For the full LastZ-based 3D NoC-bus hybrid architecture, (DyXY)Z [11] [12] wormhole routing algorithm was used, while we utilized (DyXY)Z(DyXY) routing algorithm for the partial LastZ-based 3D NoC-bus hybrid architecture. Because this routing algorithm is not deadlock-free, we used routers with two virtual channels per input port. The packet latency versus average packet arrival rate for different architectures under uniform traffic profile are shown in Fig. 5 . It can be observed for the mentioned scenario that the network with the partial LastZ-based architecture saturates at higher injection rates and always offers reduced average packet latency compared to the full LastZ-based 3D NoC-bus hybrid architecture. The reason being that, the partial LastZ-based architecture can balance the load distribution among all layers better than the full LastZ-based architecture due to the offered routing adaptivity. The area of the different routers was computed once synthesized on CMOS 65nm LPLVT STMicroelectronics standard cells using Synopsys Design Compiler. To observe the area savings of more complex routers, we synthesized routers supporting virtual channels as well. For these routers, we set the number of virtual channels to 2. The layout area of a conventional 2D NoC router, the proposed LastZ-based NoC router, a conventional 3D NoC-Bus Hybrid router, a 3D Symmetric NoC router and the wrapper are listed in Table  I . For all the routers, the data width and buffer depth were set to 32 bits and 8 slots, respectively. The figures given in the table reveal that compared to a conventional 3D NoCBus Hybrid router, the area savings for the proposed LastZbased router is around 18% and 21% for without-and with-VC implementations, respectively. For more complex routers supporting a large number of VCs, complex VC management techniques [13] [14] , and wider data width, it is expected to have more area savings.

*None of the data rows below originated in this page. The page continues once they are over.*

$ cat src/core/spt_params.svh
// Constants for the serial audio transmitter control block
`ifndef SPT_PARAMS_SVH
`define SPT_PARAMS_SVH
// Byte offsets on the register bus
`define SPT_OFF_CTRL 8'h00
`define SPT_OFF_SET 8'h04
`define SPT_OFF_CLR 8'h08
`define SPT_OFF_TOG 8'h0C
`define SPT_OFF_STAT 8'h10
`define SPT_OFF_DATA 8'h20
// Control register fields
`define SPT_B_RUN 0
`define SPT_B_IRQEN 1
`define SPT_B_OVF 2
`define SPT_B_UNF 3
`define SPT_B_W16 4
`define SPT_B_DRAIN 5
`define SPT_F_DLY_LO 16
`define SPT_F_DLY_HI 20
`define SPT_B_GATE 30
`define SPT_B_SRST 31
`define SPT_CTRL_RST 32'hC000_0020
`define SPT_CTRL_WMASK 32'hC01F_0033
`define SPT_SRST_KEEP 32'hC000_0000
// Status register fields, then zero values for the delay count and the sample pad
`define SPT_S_DONE 0
`define SPT_S_ACTIVE 1
`define SPT_S_EMPTY 2
`define SPT_S_FULL 3
`define SPT_DLY_ZERO 5'h00
`define SPT_PAD_ZERO 8'h00
`endif

$ cat src/core/spt_pkg.sv
// Types shared by the transmitter control block
package spt_pkg;
  typedef logic [31:0] spt_word_t;
  typedef logic [23:0] spt_sample_t;
endpackage

$ cat src/core/spt_ctrl.sv
// Transmitter control: register slave, sample FIFO, DMA pacing, output stage
//
// Design decisions made here: the register offsets and the Avalon-MM interface to the registers.
`timescale 1ns/1ps
`include "spt_params.svh"
module spt_ctrl
  import spt_pkg::*;
#(
  parameter int DEPTH = 8,
  parameter int AW = 3
)
(
  input wire logic clk_i,
  input wire logic reset_i,
  input wire logic [7:0] address_i,
  input wire logic read_i,
  input wire logic write_i,
  input wire logic [31:0] writedata_i,
  input wire logic [3:0] byteenable_i,
  output logic [31:0] readdata_o,
  output logic waitrequest_o,
  output logic dma_req_o,
  input wire logic sample_ready_i,
  output logic [23:0] sample_o,
  output logic sample_valid_o,
  output logic irq_o
);

  // Sample formatting into the 24-bit field
  function automatic spt_sample_t fmt(input spt_word_t w, input logic w16);
    fmt = w16 ? {w[15:0], `SPT_PAD_ZERO} : w[31:8];
  endfunction

  // Byte enable expansion
  function automatic spt_word_t be_mask(input logic [3:0] be);
    be_mask = {{8{be[3]}}, {8{be[2]}}, {8{be[1]}}, {8{be[0]}}};
  endfunction

  spt_word_t ctrl_reg, ctrl_next;
  spt_word_t rdata_reg, rdata_next;
  spt_word_t ctrl_view, stat_view, m, wd;
  logic wait_reg, wait_next;
  logic unf_reg, unf_next, ovf_reg, ovf_next;
  logic done_reg, done_next;
  logic active_reg, active_next;
  logic ovalid_reg, ovalid_next;
  spt_sample_t odata_reg, odata_next;
  logic dreq_reg, dreq_next;
  logic [4:0] dcnt_reg, dcnt_next;
  logic irq_reg, irq_next;
  spt_sample_t mem [DEPTH];
  logic [AW-1:0] wptr_reg, wptr_next, rptr_reg, rptr_next;
  logic [AW:0] cnt_reg, cnt_next;
  logic acc, wr, gated, srst, run, drain, full, empty;
  logic push, pop, take, unf_ev, ovf_ev, data_wr;

  // Common decode
  always_comb
  begin
    acc = (read_i | write_i) & ~wait_reg;
    wr = acc & write_i;
    m = be_mask(byteenable_i);
    wd = writedata_i & m;
    srst = ctrl_reg[`SPT_B_SRST];
    gated = srst | ctrl_reg[`SPT_B_GATE];
    run = ctrl_reg[`SPT_B_RUN];
    drain = ctrl_reg[`SPT_B_DRAIN];
    full = (cnt_reg == (AW + 1)'(DEPTH));
    empty = (cnt_reg == '0);
    data_wr = wr & (address_i == `SPT_OFF_DATA);
    ctrl_view = (ctrl_reg & `SPT_CTRL_WMASK);
    ctrl_view[`SPT_B_UNF] = unf_reg;
    ctrl_view[`SPT_B_OVF] = ovf_reg;
    stat_view = '0;
    stat_view[`SPT_S_DONE] = done_reg;
    stat_view[`SPT_S_ACTIVE] = active_reg;
    stat_view[`SPT_S_EMPTY] = empty;
    stat_view[`SPT_S_FULL] = full;
  end

  // Bus answer: one wait cycle, then the access completes
  always_comb
  begin
    wait_next = ~((read_i | write_i) & wait_reg);
    rdata_next = rdata_reg;
    if ((read_i | write_i) & wait_reg)
    begin
      case (address_i)
        `SPT_OFF_CTRL, `SPT_OFF_SET, `SPT_OFF_CLR, `SPT_OFF_TOG: rdata_next = ctrl_view;
        `SPT_OFF_STAT: rdata_next = stat_view;
        default: rdata_next = '0; // Unmapped and data port read as zero
      endcase
    end
  end

  always_ff @(posedge clk_i)
  begin
    if (reset_i)
    begin
      wait_reg <= 1'b1;
      rdata_reg <= '0;
    end
    else
    begin
      wait_reg <= wait_next;
      rdata_reg <= rdata_next;
    end
  end

  // Control register with set, clear and toggle aliases; DMA and CPU share it
  always_comb
  begin
    ctrl_next = ctrl_reg;
    if (wr)
    begin
      case (address_i)
        `SPT_OFF_CTRL: ctrl_next = (ctrl_reg & ~m) | wd;
        `SPT_OFF_SET: ctrl_next = ctrl_reg | wd;
        `SPT_OFF_CLR: ctrl_next = ctrl_reg & ~wd;
        `SPT_OFF_TOG: ctrl_next = ctrl_reg ^ wd;
        default: ctrl_next = ctrl_reg;
      endcase
    end
    ctrl_next = ctrl_next & `SPT_CTRL_WMASK;
    // Soft reset holds every field except GATE and SRST at its reset value
    if (srst)
    begin
      ctrl_next = (ctrl_next & `SPT_SRST_KEEP) | (`SPT_CTRL_RST & ~`SPT_SRST_KEEP);
    end
  end

  // Sticky flags: hardware set wins over a clear in the same cycle
  always_comb
  begin
    unf_next = unf_reg;
    ovf_next = ovf_reg;
    done_next = done_reg;
    if (wr & (address_i == `SPT_OFF_CLR))
    begin
      if (wd[`SPT_B_UNF])
      begin
        unf_next = 1'b0;
      end
      if (wd[`SPT_B_OVF])
      begin
        ovf_next = 1'b0;
      end
    end
    if (run | srst)
    begin
      done_next = 1'b0;
    end
    if (srst)
    begin
      unf_next = 1'b0;
      ovf_next = 1'b0;
    end
    if (unf_ev)
    begin
      unf_next = 1'b1;
    end
    if (ovf_ev)
    begin
      ovf_next = 1'b1;
    end
    if (active_reg & ~active_next & ~srst)
    begin
      done_next = 1'b1;
    end
    irq_next = ctrl_reg[`SPT_B_IRQEN] & (unf_reg | ovf_reg);
  end

  always_ff @(posedge clk_i)
  begin
    if (reset_i)
    begin
      ctrl_reg <= `SPT_CTRL_RST;
      unf_reg <= 1'b0;
      ovf_reg <= 1'b0;
      done_reg <= 1'b0;
      irq_reg <= 1'b0;
    end
    else
    begin
      ctrl_reg <= ctrl_next;
      unf_reg <= unf_next;
      ovf_reg <= ovf_next;
      done_reg <= done_next;
      irq_reg <= irq_next;
    end
  end

  // Transmit path: FIFO, output stage and run/drain state
  always_comb
  begin
    push = data_wr & ~gated & ~full;
    ovf_ev = data_wr & ~gated & full; // Word dropped, not stalled
    take = ovalid_reg & sample_ready_i & ~gated;
    pop = ~gated & active_reg & ~empty & (~ovalid_reg | sample_ready_i);
    // Only while run is set: the empty FIFO at the end of a drain is not an underflow
    unf_ev = ~gated & run & active_reg & sample_ready_i & ~ovalid_reg & empty;
    active_next = active_reg;
    if (srst)
    begin
      active_next = 1'b0;
    end
    else if (gated)
    begin
      active_next = active_reg;
    end
    else if (run)
    begin
      active_next = 1'b1;
    end
    else if (drain & (~empty | ovalid_reg))
    begin
      active_next = active_reg;
    end
    else
    begin
      active_next = 1'b0;
    end
    ovalid_next = (pop | (ovalid_reg & ~take)) & active_next;
    odata_next = pop ? mem[rptr_reg] : odata_reg;
    wptr_next = push ? wptr_reg + 1'b1 : wptr_reg;
    rptr_next = pop ? rptr_reg + 1'b1 : rptr_reg;
    cnt_next = cnt_reg + (AW + 1)'(push) - (AW + 1)'(pop);
    if (srst)
    begin
      wptr_next = '0;
      rptr_next = '0;
      cnt_next = '0;
      ovalid_next = 1'b0;
    end
  end

  always_ff @(posedge clk_i)
  begin
    if (reset_i)
    begin
      active_reg <= 1'b0;
      ovalid_reg <= 1'b0;
      odata_reg <= '0;
      wptr_reg <= '0;
      rptr_reg <= '0;
      cnt_reg <= '0;
    end
    else
    begin
      active_reg <= active_next;
      ovalid_reg <= ovalid_next;
      odata_reg <= odata_next;
      wptr_reg <= wptr_next;
      rptr_reg <= rptr_next;
      cnt_reg <= cnt_next;
    end
  end

  // Sample storage; formatting happens on entry so the FIFO stays 24 bits wide
  always_ff @(posedge clk_i)
  begin
    if (push)
    begin
      mem[wptr_reg] <= fmt(writedata_i, ctrl_reg[`SPT_B_W16]);
    end
  end

  // DMA pacing: count the delay, then hold the request until a sample arrives
  always_comb
  begin
    dreq_next = dreq_reg;
    dcnt_next = dcnt_reg;
    if (gated | ~run)
    begin
      dreq_next = 1'b0;
      dcnt_next = ctrl_reg[`SPT_F_DLY_HI:`SPT_F_DLY_LO];
    end
    else if (dreq_reg)
    begin
      if (push)
      begin
        dreq_next = 1'b0;
        dcnt_next = ctrl_reg[`SPT_F_DLY_HI:`SPT_F_DLY_LO];
      end
    end
    else if (active_reg & ~full)
    begin
      if (dcnt_reg == `SPT_DLY_ZERO)
      begin
        dreq_next = 1'b1;
      end
      else
      begin
        dcnt_next = dcnt_reg - 1'b1;
      end
    end
    else
    begin
      dcnt_next = ctrl_reg[`SPT_F_DLY_HI:`SPT_F_DLY_LO];
    end
  end

  always_ff @(posedge clk_i)
  begin
    if (reset_i)
    begin
      dreq_reg <= 1'b0;
      dcnt_reg <= '0;
    end
    else
    begin
      dreq_reg <= dreq_next;
      dcnt_reg <= dcnt_next;
    end
  end

  // All outputs come straight from flip-flops
  assign readdata_o = rdata_reg;
  assign waitrequest_o = wait_reg;
  assign dma_req_o = dreq_reg;
  assign sample_o = odata_reg;
  assign sample_valid_o = ovalid_reg;
  assign irq_o = irq_reg;

endmodule
File: src/include/spm_cfg.svh
// Timing counts, input channel map and reset levels of the power and reset manager
`ifndef SPM_CFG_SVH
`define SPM_CFG_SVH

`define SPM_CLK_MHZ       250
`define SPM_CNT_W         21

// Input filter window, shorter than the 16 ms least press so a legal press always passes
`define SPM_FILT_TIME_US  8000
`define SPM_FILT_CYCLES   (`SPM_FILT_TIME_US * `SPM_CLK_MHZ)
// Carrier reset pulse length
`define SPM_RST_TIME_US   1000
`define SPM_RST_CYCLES    (`SPM_RST_TIME_US * `SPM_CLK_MHZ)
// Lead time of the suspend warning before the sleep outputs move
`define SPM_WARN_TIME_US  100
`define SPM_WARN_CYCLES   (`SPM_WARN_TIME_US * `SPM_CLK_MHZ)

// Filtered input channels
`define SPM_NUM_IN        6
`define SPM_IN_PWR_BTN    0
`define SPM_IN_RST_BTN    1
`define SPM_IN_PWR_GOOD   2
`define SPM_IN_12V_OK     3
`define SPM_IN_PCIE_WAKE  4
`define SPM_IN_GEN_WAKE   5
// Idle level of each channel after reset: buttons and wakes released, supplies not yet good
`define SPM_IN_RESET_LVL  6'h33

`endif

File: src/include/spm_pkg.sv
// Types shared by the power and reset manager modules
`include "spm_cfg.svh"
package spm_pkg;

    typedef enum logic [2:0] {
        ST_OFF,
        ST_PWRUP,
        ST_RESET,
        ST_ON,
        ST_WARN,
        ST_RAM,
        ST_DISK
    } spm_state_e;

    typedef enum logic [1:0] {
        SLP_RAM,
        SLP_DISK,
        SLP_OFF
    } spm_sleep_e;

    typedef enum logic [2:0] {
        CAUSE_NONE,
        CAUSE_BUTTON,
        CAUSE_POWER,
        CAUSE_SUPPLY,
        CAUSE_WATCHDOG,
        CAUSE_SOFTWARE
    } spm_cause_e;

    typedef logic [`SPM_CNT_W-1:0] spm_cnt_t;
    typedef logic [`SPM_NUM_IN-1:0] spm_in_t;

    typedef struct packed {
        spm_in_t                      sync1;
        spm_in_t                      sync2;
        spm_in_t                      level;
        spm_in_t                      fall;
        spm_in_t                      rise;
        logic [`SPM_NUM_IN-1:0][`SPM_CNT_W-1:0] cnt;
    } spm_filt_s;

    typedef struct packed {
        logic carrier_reset_n;
        logic suspend_warning_n;
        logic sleep_ram_n;
        logic sleep_disk_n;
        logic soft_off_n;
    } spm_out_s;

    typedef struct packed {
        spm_state_e st;
        spm_sleep_e tgt;
        spm_cnt_t   cnt;
        spm_out_s   pins;
        logic       watchdog_event_out;
        spm_cause_e cause;
    } spm_core_s;

endpackage

File: src/include/spm_filt_if.sv
// Raw inputs toward the filter and clean levels and edges back to the sequencer
`timescale 1ns/10ps
interface spm_filt_if;
    spm_pkg::spm_in_t raw;
    spm_pkg::spm_in_t level;
    spm_pkg::spm_in_t fall;
    spm_pkg::spm_in_t rise;

    modport filt (
        input  raw,
        output level,
        output fall,
        output rise
    );
    modport user (
        output raw,
        input  level,
        input  fall,
        input  rise
    );
endinterface

File: src/core/spm_input_filter.sv
// Two-stage synchroniser and glitch filter with edge pulses for each input channel
`timescale 1ns/10ps
`include "spm_cfg.svh"
module spm_input_filter #(
    parameter int unsigned FILT_CYCLES = `SPM_FILT_CYCLES
) (
    input  wire logic ref_clk, // 250 MHz clock
    input  wire logic srst,    // Synchronous reset, active high
    spm_filt_if.filt  fi       // Raw in, filtered out
);
    localparam spm_pkg::spm_cnt_t FILT_LAST = `SPM_CNT_W'(FILT_CYCLES - 1);

    spm_pkg::spm_filt_s s_r;
    spm_pkg::spm_filt_s s_nxt;

    always_comb begin
        s_nxt       = s_r;
        s_nxt.sync1 = fi.raw;
        s_nxt.sync2 = s_r.sync1;
        s_nxt.fall  = '0;
        s_nxt.rise  = '0;
        // A change must hold for the whole window; anything shorter is dropped
        for (int i = 0; i < `SPM_NUM_IN; i++) begin
            if (s_r.sync2[i] == s_r.level[i]) begin
                s_nxt.cnt[i] = '0;
            end else if (s_r.cnt[i] >= FILT_LAST) begin // RL16
                s_nxt.cnt[i]   = '0;
                s_nxt.level[i] = s_r.sync2[i];
                s_nxt.fall[i]  = ~s_r.sync2[i];
                s_nxt.rise[i]  = s_r.sync2[i];
            end else begin
                s_nxt.cnt[i] = s_r.cnt[i] + `SPM_CNT_W'(1);
            end
        end
    end

    always_ff @(posedge ref_clk) begin
        if (srst) begin
            s_r       <= '0;
            s_r.sync1 <= `SPM_IN_RESET_LVL;
            s_r.sync2 <= `SPM_IN_RESET_LVL;
            s_r.level <= `SPM_IN_RESET_LVL;
        end else begin
            s_r <= s_nxt;
        end
    end

    assign fi.level = s_r.level;
    assign fi.fall  = s_r.fall;
    assign fi.rise  = s_r.rise;
endmodule

File: src/core/spm_power_manager.sv
// Power, sleep-state and carrier reset sequencer of the module toward its carrier board
`timescale 1ns/10ps
`include "spm_cfg.svh"

// Overview of operation
// (RL1) Power button falling edge leaves soft off
// (RL2) Carrier holds buttons low 16 ms minimum
// (RL3) Power button still watched in extended soft off
// (RL4) Reset button active low, edge triggered
// (RL5) One reset per press, never held
// (RL6) Carrier reset on button, power, 12V, watchdog, software
// (RL7) Power-good high means main power good
// (RL8) Suspend-to-RAM output low in that state
// (RL9) Carrier may invert RAM output for supply
// (RL10) Suspend-to-disk output low in that state
// (RL11) Soft-off output asserted in soft off
// (RL12) Suspend warning asserted before low-power entry
// (RL13) Watchdog event output flags a time-out
// (RL14) PCI Express wake input resumes system
// (RL15) General wake input resumes system
// (RL16) Inputs synchronised and filtered before edges
module spm_power_manager #(
    parameter int unsigned FILT_CYCLES = `SPM_FILT_CYCLES, // Input glitch window
    parameter int unsigned RST_CYCLES  = `SPM_RST_CYCLES,  // Carrier reset pulse
    parameter int unsigned WARN_CYCLES = `SPM_WARN_CYCLES  // Suspend warning lead
) (
    input  wire logic                ref_clk,            // 250 MHz clock
    input  wire logic                srst,               // Synchronous reset, active high
    input  wire logic                power_button_n,     // Power button, active low
    input  wire logic                reset_button_n,     // Reset button, active low
    input  wire logic                main_power_good,    // Main supply good, high
    input  wire logic                main_12v_input,     // 12 V above minimum, high
    input  wire logic                pcie_wake_n,        // PCI Express wake, active low
    input  wire logic                general_wake_n,     // Keyboard or mouse wake, active low
    input  wire logic                watchdog_timeout,   // Watchdog expiry, one-cycle pulse
    input  wire logic                watchdog_clear,     // Clears the watchdog flag, pulse
    input  wire logic                sw_reset_req,       // Software reset request, pulse
    input  wire logic                sw_sleep_req,       // Software sleep request, pulse
    input  spm_pkg::spm_sleep_e      sw_sleep_target,    // Sleep state for the request
    input  wire logic                extended_soft_off,  // Extended soft off mode, high
    output logic                     carrier_reset_n,    // Carrier reset, active low
    output logic                     suspend_warning_n,  // Suspend imminent, active low
    output logic                     sleep_ram_n,        // Suspend to RAM, active low
    output logic                     sleep_disk_n,       // Suspend to disk, active low
    output logic                     soft_off_n,         // Soft off, active low
    output logic                     watchdog_event_out, // Watchdog time-out seen, high
    output spm_pkg::spm_state_e      power_state,        // Current sequencer state
    output spm_pkg::spm_cause_e      reset_cause         // Source of the last carrier reset
);
    localparam spm_pkg::spm_cnt_t RST_LAST  = `SPM_CNT_W'(RST_CYCLES - 1);
    localparam spm_pkg::spm_cnt_t WARN_LAST = `SPM_CNT_W'(WARN_CYCLES - 1);

    spm_filt_if fif ();

    spm_input_filter #(
        .FILT_CYCLES (FILT_CYCLES)
    ) u_filt (
        .ref_clk (ref_clk),
        .srst    (srst),
        .fi      (fif.filt)
    );

    // Every button, supply and wake pin goes through the filter; the watchdog, software and extended soft off inputs are used raw
    always_comb begin
        fif.raw                     = '0;
        fif.raw[`SPM_IN_PWR_BTN]    = power_button_n;   // RL16
        fif.raw[`SPM_IN_RST_BTN]    = reset_button_n;   // RL16
        fif.raw[`SPM_IN_PWR_GOOD]   = main_power_good;  // RL16
        fif.raw[`SPM_IN_12V_OK]     = main_12v_input;   // RL16
        fif.raw[`SPM_IN_PCIE_WAKE]  = pcie_wake_n;      // RL16
        fif.raw[`SPM_IN_GEN_WAKE]   = general_wake_n;   // RL16
    end

    logic pwr_btn_fall;
    logic rst_btn_fall;
    logic pwr_good;
    logic supply_ok;
    logic wake_fall;

    assign pwr_btn_fall = fif.fall[`SPM_IN_PWR_BTN];   // RL1
    assign rst_btn_fall = fif.fall[`SPM_IN_RST_BTN];   // RL4
    assign pwr_good     = fif.level[`SPM_IN_PWR_GOOD]; // RL7
    assign supply_ok    = fif.level[`SPM_IN_12V_OK];
    assign wake_fall    = fif.fall[`SPM_IN_PCIE_WAKE]  // RL14
                        | fif.fall[`SPM_IN_GEN_WAKE];  // RL15

    // Pin levels of each state; deeper states keep the shallower lines asserted
    // so an inverted RAM line stays a valid supply enable in every off state
    function automatic spm_pkg::spm_out_s pins_of(spm_pkg::spm_state_e st);
        spm_pkg::spm_out_s p;
        p.carrier_reset_n   = 1'b0;
        p.suspend_warning_n = 1'b1;
        p.sleep_ram_n       = 1'b1;
        p.sleep_disk_n      = 1'b1;
        p.soft_off_n        = 1'b1;
        case (st)
            spm_pkg::ST_OFF: begin
                p.suspend_warning_n = 1'b0;
                p.sleep_ram_n       = 1'b0;
                p.sleep_disk_n      = 1'b0;
                p.soft_off_n        = 1'b0; // RL11
            end
            spm_pkg::ST_PWRUP,
            spm_pkg::ST_RESET: begin
                p.carrier_reset_n = 1'b0;
            end
            spm_pkg::ST_ON: begin
                p.carrier_reset_n = 1'b1;
            end
            spm_pkg::ST_WARN: begin
                p.carrier_reset_n   = 1'b1;
                p.suspend_warning_n = 1'b0; // RL12
            end
            spm_pkg::ST_RAM: begin
                p.suspend_warning_n = 1'b0;
                p.sleep_ram_n       = 1'b0; // RL8
            end
            spm_pkg::ST_DISK: begin
                p.suspend_warning_n = 1'b0;
                p.sleep_ram_n       = 1'b0;
                p.sleep_disk_n      = 1'b0; // RL10
            end
            default: begin
                p.carrier_reset_n = 1'b0;
            end
        endcase
        return p;
    endfunction

    spm_pkg::spm_core_s s_r;
    spm_pkg::spm_core_s s_nxt;

    always_comb begin
        s_nxt = s_r;
        case (s_r.st)
            spm_pkg::ST_OFF: begin
                // Only the power button leaves extended soft off
                if (pwr_btn_fall || (wake_fall && !extended_soft_off)) begin // RL1 RL3
                    s_nxt.st  = spm_pkg::ST_PWRUP;
                    s_nxt.cnt = '0;
                end
            end
            spm_pkg::ST_PWRUP: begin
                // Carrier stays in reset until both supplies report good
                if (pwr_good && supply_ok) begin // RL7
                    s_nxt.st  = spm_pkg::ST_RESET;
                    s_nxt.cnt = '0;
                end
            end
            spm_pkg::ST_RESET: begin
                if (!pwr_good || !supply_ok) begin
                    s_nxt.st    = spm_pkg::ST_PWRUP;
                    s_nxt.cause = pwr_good ? spm_pkg::CAUSE_SUPPLY : spm_pkg::CAUSE_POWER;
                end else if (s_r.cnt >= RST_LAST) begin // RL5
                    s_nxt.st  = spm_pkg::ST_ON;
                    s_nxt.cnt = '0;
                end else begin
                    s_nxt.cnt = s_r.cnt + `SPM_CNT_W'(1);
                end
            end
            spm_pkg::ST_ON: begin
                if (!pwr_good) begin // RL6 RL7
                    s_nxt.st    = spm_pkg::ST_PWRUP;
                    s_nxt.cause = spm_pkg::CAUSE_POWER;
                end else if (!supply_ok) begin // RL6
                    s_nxt.st    = spm_pkg::ST_PWRUP;
                    s_nxt.cause = spm_pkg::CAUSE_SUPPLY;
                end else if (rst_btn_fall) begin // RL4 RL5 RL6
                    s_nxt.st    = spm_pkg::ST_RESET;
                    s_nxt.cnt   = '0;
                    s_nxt.cause = spm_pkg::CAUSE_BUTTON;
                end else if (watchdog_timeout) begin // RL6
                    s_nxt.st    = spm_pkg::ST_RESET;
                    s_nxt.cnt   = '0;
                    s_nxt.cause = spm_pkg::CAUSE_WATCHDOG;
                end else if (sw_reset_req) begin // RL6
                    s_nxt.st    = spm_pkg::ST_RESET;
                    s_nxt.cnt   = '0;
                    s_nxt.cause = spm_pkg::CAUSE_SOFTWARE;
                end else if (pwr_btn_fall) begin
                    s_nxt.st  = spm_pkg::ST_WARN;
                    s_nxt.tgt = spm_pkg::SLP_OFF;
                    s_nxt.cnt = '0;
                end else if (sw_sleep_req) begin
                    s_nxt.st  = spm_pkg::ST_WARN;
                    s_nxt.tgt = sw_sleep_target;
                    s_nxt.cnt = '0;
                end
            end
            spm_pkg::ST_WARN: begin
                // Sleep lines move only after the warning has stood its full lead time
                if (s_r.cnt >= WARN_LAST) begin // RL12
                    s_nxt.cnt = '0;
                    case (s_r.tgt)
                        spm_pkg::SLP_RAM:  s_nxt.st = spm_pkg::ST_RAM;
                        spm_pkg::SLP_DISK: s_nxt.st = spm_pkg::ST_DISK;
                        default:           s_nxt.st = spm_pkg::ST_OFF;
                    endcase
                end else begin
                    s_nxt.cnt = s_r.cnt + `SPM_CNT_W'(1);
                end
            end
            spm_pkg::ST_RAM,
            spm_pkg::ST_DISK: begin
                if (pwr_btn_fall || wake_fall) begin // RL14 RL15
                    s_nxt.st  = spm_pkg::ST_PWRUP;
                    s_nxt.cnt = '0;
                end
            end
            default: begin
                s_nxt.st  = spm_pkg::ST_OFF;
                s_nxt.cnt = '0;
            end
        endcase

        // A time-out landing on a clear still leaves the flag set
        if (watchdog_timeout) begin // RL13
            s_nxt.watchdog_event_out = 1'b1;
        end else if (watchdog_clear) begin
            s_nxt.watchdog_event_out = 1'b0;
        end

        // Pins follow the next state so that they leave a flop together with it
        s_nxt.pins = pins_of(s_nxt.st); // RL6 RL8 RL10 RL11 RL12
    end

    always_ff @(posedge ref_clk) begin
        if (srst) begin
            s_r       <= '0;
            s_r.st    <= spm_pkg::ST_OFF;
            s_r.tgt   <= spm_pkg::SLP_OFF;
            s_r.cause <= spm_pkg::CAUSE_NONE;
        end else begin
            s_r <= s_nxt;
        end
    end

    assign carrier_reset_n    = s_r.pins.carrier_reset_n;
    assign suspend_warning_n  = s_r.pins.suspend_warning_n;
    assign sleep_ram_n        = s_r.pins.sleep_ram_n;
    assign sleep_disk_n       = s_r.pins.sleep_disk_n;
    assign soft_off_n         = s_r.pins.soft_off_n;
    assign watchdog_event_out = s_r.watchdog_event_out;
    assign power_state        = s_r.st;
    assign reset_cause        = s_r.cause;
endmodule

VI. CONCLUSION AND FUTURE WORK
In this paper an efficient hybridization scheme was proposed to address the naive and straightforward hybridization between NoC and bus media in the 3D NoC-Bus Hybrid Mesh architecture. The hybridization mechanism benefiting from a rule called LastZ, enables low-cost inter-layer communication architecture. In order to provide routing adaptivity for the presented scheme, we proposed partial-LastZ-based 3D NoCbus hybrid architecture. This architecture utilizes a combination of typical and LastZ-based bus architectures for interlayer communication. Our extensive simulations showed that compared to the full LastZ-based 3D NoC-bus hybrid architecture, the partial-LastZ-based architecture achieves significant performance, and area improvements. In the future, our work will be extended by performing a comprehensive simulation to estimate the system power and measure NoC performance under realistic traces.